TASK OBJECTIVE> From the line containing "the second run" through the last line of the entries below, repeat each line word for word and leave out the rest.

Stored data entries
/---

Background: an optimization exercise with open tools, aiming at small area, a short achievable clock period and few clock cycles per item. Do not read the settings as production practice.
At most, simulation tests tie the RTL to the original design; equivalence was not proved.
Power figures rest on the tool's default switching activity, not on a simulated workload.

// crsf_framer
module crsf_framer (
    input  wire       clk,
    input  wire       rst,         
    input  wire       in_valid,
    input  wire [7:0] in_data,
    output wire       in_ready,
    output wire       out_valid,
    output wire [7:0] out_data,
    output wire       out_last,
    input  wire       out_ready
);
export LEC_CHECK = 0
export ABC_CLOCK_PERIOD_IN_PS = 3000
export CAP_MARGIN = 20
export CORE_MARGIN = 2
export CORE_UTILIZATION = 40
export CTS_CLUSTER_DIAMETER = 100
export CTS_CLUSTER_SIZE = 25
export SETUP_SLACK_MARGIN = 5
export SLEW_MARGIN = 20
create_clock -name core_clock -period 8.0 [get_ports {clk}]
standard.sh (not shown) runs the stock make flow with config.mk's settings and CLKGATE_MAP_FILE= SYNTH_SCRIPT=/design/flow/synth_recipe.tcl, a recipe that flattens the netlist after the stock synthesis.
==> flow/flow/run.sh <==
#!/bin/bash
# The standard ORFS flow (the standard.sh, synthesis unchanged) with two
# changes to how the layout is made:
#   - port buffers use a regular buffer cell (buf_4) instead of a delay cell;
#   - timing repair aims for a setup slack of MARGIN ns at the fixed clock.
# The make output goes to flow_make.log; ORFS keeps each step's log under orfs/logs.
set -euo pipefail
MARGIN=5.4
sed "s/SETUP_SLACK_MARGIN=[0-9.]*/SETUP_SLACK_MARGIN=${MARGIN}/" standard.sh > standard_margin.sh
export BUFFER_PORTS_ARGS="-buffer_cell sky130_fd_sc_hd__buf_4"
bash standard_margin.sh > flow_make.log 2>&1
Testbench counts at the start, summed over its fixed seeds: cycles 34,035, bytes 32,000.
==> next run, changes <==
--- a/flow/design.v
+++ b/flow/design.v
@@ -83,33 +83,33 @@
     wire [7:0] crc_n = crc8_step(crc, rd);
     wire       last  = (k == 6'd0);
     wire       pass  = (crc == rd);
     wire       chk      = rd_v && (mode == M_CAND) && last;
     wire       commit   = chk && pass && !qfull;
     wire       stall    = chk && pass && qfull;
     wire       rewind   = chk && !pass && nxt_v;
     wire       flush    = stall || rewind;
     wire [6:0] flush_to = stall ? rp : (nxt + 7'd1);
     wire [6:0] ra_inc  = ra + {6'd0, avail};
     wire       live_nx = ra_live ? 1'b1 : (avail && !wen && (ra + 7'd1 == wr));
-    wire [5:0] ra_ph_nx = fl ? (base + 6'd1 - ra[5:0]) : avail ? ra_ph : ra_ph + 6'd1;
+    wire [5:0] ra_ph_nx = avail ? ra_ph : ra_ph + 6'd1;
     always @(posedge clk) begin
         if (rst) begin
             ra      <= 7'd0;
             ra_ph   <= 6'd0;
             rd_v    <= 1'b0;
             ra_live <= 1'b1;
             fl      <= 1'b0;
         end else begin
             ra      <= flush ? flush_to : ra_inc;
-            ra_ph   <= ra_ph_nx;
+            ra_ph   <= flush ? (base + 6'd1 - flush_to[5:0]) : ra_ph_nx;
             rd_v    <= avail && !flush;
             ra_live <= live_nx && !flush;
             fl      <= flush;
         end
     end
     always @(posedge clk) begin
         if (rst) begin
             mode  <= M_SEEK;
             nxt_v <= 1'b0;
         end else if (rd_v) begin
             case (mode)
=> First-iteration DRC count came out lower by about 3.4%. Via count came out lower by 7.5%. Die area came out lower by 3.3%. Setup slack loses 580 ps. Core utilization came out lower by 0.99 points. Final cell count came out lower by about 9%. Wire length came out higher by 3.5%. Total power came out lower by 7.6%. Fmax came out lower by about 18%. Clock skew came out higher by 4.2 ps. Sequential cell count is unchanged. Synthesized area came out lower by 3.4%. Clock-buffer cell count does not change. Clock power came out higher by about 5%.
Testbench counts after the change, summed over its fixed seeds: cycles 34,035, bytes 32,000.

main:
Another version of the RTL of crsf_framer (not shown whole).
Size in the first run: about 23 I/O pins.
==> module crsf_framer, before the edit <==
module crsf_framer (
    input  wire       clk,
    input  wire       rst,         
    input  wire       in_valid,
    input  wire [7:0] in_data,
    output wire       in_ready,
    output wire       out_valid,
    output wire [7:0] out_data,
    output wire       out_last,
    input  wire       out_ready
);
    localparam [1:0] M_SEEK  = 2'd0,    
                     M_HSYNC = 2'd1,    
                     M_CAND  = 2'd2;    
    function automatic [7:0] crc8_step(input [7:0] r, input [7:0] d);
        integer k;
        reg [7:0] c;
        begin
            c = r ^ d;
            for (k = 0; k < 8; k = k + 1)
                c = c[7] ? ((c << 1) ^ 8'hD5) : (c << 1);
            crc8_step = c;
        end
    endfunction
    function automatic is_sync(input [7:0] b);
        is_sync = (b == 8'hC8) || (b == 8'hEA) || (b == 8'hEC) || (b == 8'hEE);
    endfunction
    function automatic len_ok(input [7:0] b);
        len_ok = (b[7:6] == 2'b00) && (b[5:1] != 5'd0) && (b[5:0] != 6'd63);
    endfunction
    reg [7:0] mem [0:63];
    reg  [7:0] ir;
    reg        ir_v;
    reg        in_rdy;
    reg  [6:0] wr;
    always @(posedge clk)
        ir <= in_data;
    always @(posedge clk)
        if (ir_v)
            mem[wr[5:0]] <= ir;
    reg  [6:0] ra;                 
    reg  [6:0] rp;                 
    reg  [7:0] rd;
    reg        rd_v;
    wire       ra_live = (ra == wr);
    wire       grant_r;
    wire [7:0] pdat;               
    wire       avail   = ra_live ? ir_v : grant_r;
    always @(posedge clk) begin
        rd <= ra_live ? ir : pdat;
        rp <= ra;
    end
    reg  [1:0] mode;
    reg  [6:0] s;                  
    reg  [5:0] k;                  
    reg  [7:0] crc;
    reg  [6:0] nxt;                
    reg        nxt_v;
    reg        psync;              
    wire       sy  = is_sync(rd);
    wire       lv  = len_ok(rd);
    wire [7:0] crc_n = crc8_step(crc, rd);
    wire       last  = (k == 6'd0);
    wire       pass  = (crc == rd);
    reg  [6:0] q0, q1, q2;         
    reg  [1:0] qn;
    wire       qfull = (qn == 2'd3);
    wire       chk     = rd_v && (mode == M_CAND) && last;
    wire       commit  = chk && pass && !qfull;
    wire       stall   = chk && pass && qfull;
    wire       rewind  = chk && !pass && nxt_v;
    wire       flush   = stall || rewind;
    wire [6:0] flush_to = stall ? rp : (nxt + 7'd1);
    always @(posedge clk) begin
        if (rst) begin
            ra   <= 7'd0;
            rd_v <= 1'b0;
        end else if (flush) begin
            ra   <= flush_to;
            rd_v <= 1'b0;
        end else begin
            ra   <= ra + {6'd0, avail};
            rd_v <= avail;
        end
    end
    always @(posedge clk) begin
        if (rst) begin
            mode  <= M_SEEK;
            nxt_v <= 1'b0;
        end else if (rd_v) begin
            case (mode)
                M_SEEK: begin
                    if (sy) begin
                        mode <= M_HSYNC;
                        s    <= rp;
                    end
                end
                M_HSYNC: begin
                    if (lv) begin
                        mode  <= M_CAND;
                        k     <= rd[5:0] - 6'd1;
                        crc   <= 8'h00;
                        nxt_v <= 1'b0;
                        psync <= 1'b0;
                    end else if (sy) begin
                        s    <= rp;
                    end else begin
                        mode <= M_SEEK;
                    end
                end
                default: begin
                    if (!last) begin
                        crc   <= crc_n;
                        k     <= k - 6'd1;
                        psync <= sy;
                        if (psync && lv && !nxt_v) begin
                            nxt   <= rp - 7'd1;
                            nxt_v <= 1'b1;
                        end
                    end else if (pass) begin
                        if (!qfull)
                            mode <= M_SEEK;
                    end else if (nxt_v) begin
                        mode <= M_HSYNC;
                        s    <= nxt;
                    end else if (psync && lv) begin
                        s     <= rp - 7'd1;
                        k     <= rd[5:0] - 6'd1;
                        crc   <= 8'h00;
                        nxt_v <= 1'b0;
                        psync <= 1'b0;
                    end else if (sy) begin
                        mode <= M_HSYNC;
                        s    <= rp;
                    end else begin
                        mode <= M_SEEK;
                    end
                end
            endcase
        end
    end
    reg  [7:0] od, sd;             
    reg        ol, sl;
    reg        ov, sv;
    reg        e_act;
    reg  [6:0] e;                  
    reg  [1:0] eph;                
    reg  [5:0] rem;                
    assign     grant_r = !ra_live && !qfull;
    wire       issue   = e_act && !sv && !grant_r;
    assign     pdat    = mem[grant_r ? ra[5:0] : e[5:0]];
    wire       e_last  = (eph == 2'd2) && (rem == 6'd1);
    wire       pop     = qn != 2'd0 && (!e_act || (issue && e_last));
    always @(posedge clk) begin
        if (sv) begin
            if (out_ready) begin
                od <= sd;
                ol <= sl;
            end
        end else if (!ov || out_ready) begin
            if (issue) begin
                od <= pdat;
                ol <= e_last;
            end
        end else if (issue) begin
            sd <= pdat;
            sl <= e_last;
        end
    end
    always @(posedge clk) begin
        if (rst) begin
            ov    <= 1'b0;
            sv    <= 1'b0;
            e_act <= 1'b0;
            qn    <= 2'd0;
        end else begin
            if (sv) begin
                if (out_ready)
                    sv <= 1'b0;
            end else if (!ov || out_ready) begin
                ov <= issue;
            end else if (issue) begin
                sv <= 1'b1;
            end
            if (pop) begin
                e     <= q0;
                eph   <= 2'd0;
                e_act <= 1'b1;
            end else if (issue) begin
                e <= e + 7'd1;
                if (eph == 2'd0) begin
                    eph <= 2'd1;
                end else if (eph == 2'd1) begin
                    eph <= 2'd2;
                    rem <= pdat[5:0];
                end else begin
                    rem <= rem - 6'd1;
                    if (rem == 6'd1)
                        e_act <= 1'b0;
                end
            end
            if (pop) begin
                q0 <= (qn == 2'd1) ? s : q1;
                q1 <= (qn == 2'd2) ? s : q2;
                q2 <= s;
            end else begin
                if (qn == 2'd0) q0 <= s;
                if (qn == 2'd1) q1 <= s;
                if (qn == 2'd2) q2 <= s;
            end
            qn <= qn + {1'b0, commit} - {1'b0, pop};
        end
    end
    wire [6:0] front = e_act ? e : (qn != 2'd0) ? q0 : (mode == M_SEEK) ? rp : s;
    wire [6:0] used  = wr - front;
    always @(posedge clk) begin
        if (rst) begin
            wr     <= 7'd0;
            ir_v   <= 1'b0;
            in_rdy <= 1'b1;
        end else begin
            wr     <= wr + {6'd0, ir_v};
            ir_v   <= in_valid && in_rdy;
            in_rdy <= ({1'b0, used} + {7'd0, ir_v} + {7'd0, in_rdy}) <= 8'd63;
        end
    end
    assign in_ready  = in_rdy;
    assign out_valid = ov;
    assign out_data  = od;
    assign out_last  = ol;
endmodule
clock: 8.0 ns
lec_check: 0
cap_margin: 20
core_margin: 2
core_utilization: 40
slew_margin: 20
run.sh (not shown) runs the stock make flow with config.mk's settings and CLKGATE_MAP_FILE= SYNTH_SCRIPT=/design/flow/synth_recipe.tcl, a recipe that flattens the netlist after the stock synthesis.
Stock flow here: none of the scripts above is used.
The inputs of the feature branch differ from those of main as listed below.
-- flow/design.v --
<<< main, line 44
    reg        rd_v;
    wire       ra_live = (ra == wr);
    wire       grant_r;
    wire [7:0] pdat;               
    wire       avail   = ra_live ? ir_v : grant_r;
    always @(posedge clk) begin
        rd <= ra_live ? ir : pdat;
        rp <= ra;
    end
>>> the feature branch, line 44
    reg        rd_v;
    wire       ra_live = (ra == wr);
    wire       avail   = !ra_live || ir_v;
    always @(posedge clk) begin
        rd <= ra_live ? ir : mem[ra[5:0]];
        rp <= ra;
    end
<<< main, line 63
    wire       last  = (k == 6'd0);
    wire       pass  = (crc == rd);
    reg  [6:0] q0, q1, q2;         
    reg  [1:0] qn;
>>> the feature branch, line 61
    wire       last  = (k == 6'd0);
    wire       pass  = (crc == rd);
    localparam QD = 3;
    reg  [6:0] q0, q1, q2;         
    reg  [1:0] qn;
<<< main, line 140
        end
    end
    reg  [7:0] od, sd;             
    reg        ol, sl;
    reg        ov, sv;
    reg        e_act;
    reg  [6:0] e;                  
    reg  [1:0] eph;                
    reg  [5:0] rem;                
    assign     grant_r = !ra_live && !qfull;
    wire       issue   = e_act && !sv && !grant_r;
    assign     pdat    = mem[grant_r ? ra[5:0] : e[5:0]];
    wire       e_last  = (eph == 2'd2) && (rem == 6'd1);
    wire       pop     = qn != 2'd0 && (!e_act || (issue && e_last));
    always @(posedge clk) begin
        if (sv) begin
            if (out_ready) begin
                od <= sd;
                ol <= sl;
            end
        end else if (!ov || out_ready) begin
            if (issue) begin
                od <= pdat;
                ol <= e_last;
            end
        end else if (issue) begin
            sd <= pdat;
            sl <= e_last;
        end
    end
    always @(posedge clk) begin
        if (rst) begin
            ov    <= 1'b0;
            sv    <= 1'b0;
            e_act <= 1'b0;
            qn    <= 2'd0;
        end else begin
            if (sv) begin
                if (out_ready)
                    sv <= 1'b0;
            end else if (!ov || out_ready) begin
                ov <= issue;
            end else if (issue) begin
                sv <= 1'b1;
            end
            if (pop) begin
                e     <= q0;
                eph   <= 2'd0;
                e_act <= 1'b1;
            end else if (issue) begin
                e <= e + 7'd1;
                if (eph == 2'd0) begin
>>> the feature branch, line 139
        end
    end
    reg  [7:0] od;
    reg        ol;
    reg        ov;
    reg        e_act;
    reg  [6:0] e;                  
    reg  [1:0] eph;                
    reg  [5:0] rem;                
    wire       load   = !ov || out_ready;
    wire [7:0] eb     = mem[e[5:0]];
    wire       e_last = (eph == 2'd2) && (rem == 6'd1);
    wire       pop    = qn != 2'd0 && (!e_act || (load && e_last));
    always @(posedge clk)
        if (load && e_act) begin
            od <= eb;
            ol <= e_last;
        end
    always @(posedge clk) begin
        if (rst) begin
            ov    <= 1'b0;
            e_act <= 1'b0;
            qn    <= 2'd0;
        end else begin
            if (load)
                ov <= e_act;
            if (pop) begin
                e     <= q0;
                eph   <= 2'd0;
                e_act <= 1'b1;
            end else if (e_act && load) begin
                e <= e + 7'd1;
                if (eph == 2'd0) begin
<<< main, line 193
                end else if (eph == 2'd1) begin
                    eph <= 2'd2;
                    rem <= pdat[5:0];
                end else begin
                    rem <= rem - 6'd1;
>>> the feature branch, line 173
                end else if (eph == 2'd1) begin
                    eph <= 2'd2;
                    rem <= eb[5:0];
                end else begin
                    rem <= rem - 6'd1;
Notes after the runs:
- STATUS first-pass GRT wire length: the feature branch loses against main
- Required time of the worst setup path came out higher on the feature branch than on main.
- Looking at post-route fraction of the period consumed by the critical path, the feature branch sits 15 points lower than main does.
- Global-route usage: main and the feature branch compared, higher one is the feature branch
- Worst setup slack on the feature branch is up relative to main.
- Delay of the slowest critical-path stage in the feature branch vs main: down 250 ps
- Of the two values seen for largest family of logic cells by synthesized area, simple AND/OR/NAND/NOR gates was produced by main and multiplexers by the feature branch.
- Sequential share of layout area in the feature branch is 7.4 points lower than in main
- Min flip-flop and latch count across main and the feature branch: the feature branch
- Higher sequential power among main and the feature branch: the feature branch
- Against main, the feature branch comes in 1 lower on critical path depth.
Testbench counts of the feature branch, summed over its fixed seeds: cycles 33,555, bytes 32,000.
Only the layout flow was run in main; the RTL was not checked for function there.

[separate check: timing with driven ports]
No port has a modelled driver above. Below, the same layouts with a new extraction and two added sets of constraints. Step 1: set_driving_cell puts a clkbuf_16 on clk and a buf_2 on each other input, an assumption about the parent block. Step 2 times the ports against the registers' clock, not the clock port: input delays grow and output delays shrink by t, the midpoint of the rising clock arrivals with the driver on. a / b / c = ideal / step 1 / step 2; a / b = the first two.
run | t (ns) | setup WS [ns] | worst setup path at the end | latest minus earliest clock arrival (ns) | slew at the worst register clock pin (ns)
the first run of note 1 | 0.687 | 5.284 / 5.222 / 4.712 | input to register | 0.030 / 0.030 | 0.11 / 0.11
the second run of note 1 | 0.704 | 4.701 / 4.701 / 4.621 | input to register | 0.033 / 0.032 | 0.11 / 0.11
main | 0.661 | 2.731 / 2.731 / 2.731 | register to register | 0.024 / 0.025 | 0.06 / 0.06
the feature branch | 0.673 | 3.964 / 3.998 / 3.325 | input to register | 0.039 / 0.039 | 0.06 / 0.06
After both steps every run listed still meets setup and hold. The setup slack of the feature branch, which loses most, moves by +0.034 ns with the drivers and by -0.639 ns with both steps.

\---

ANSWER TO THIS TASK>
the second run of note 1 | 0.704 | 4.701 / 4.701 / 4.621 | input to register | 0.033 / 0.032 | 0.11 / 0.11
main | 0.661 | 2.731 / 2.731 / 2.731 | register to register | 0.024 / 0.025 | 0.06 / 0.06
the feature branch | 0.673 | 3.964 / 3.998 / 3.325 | input to register | 0.039 / 0.039 | 0.06 / 0.06
After both steps every run listed still meets setup and hold. The setup slack of the feature branch, which loses most, moves by +0.034 ns with the drivers and by -0.639 ns with both steps.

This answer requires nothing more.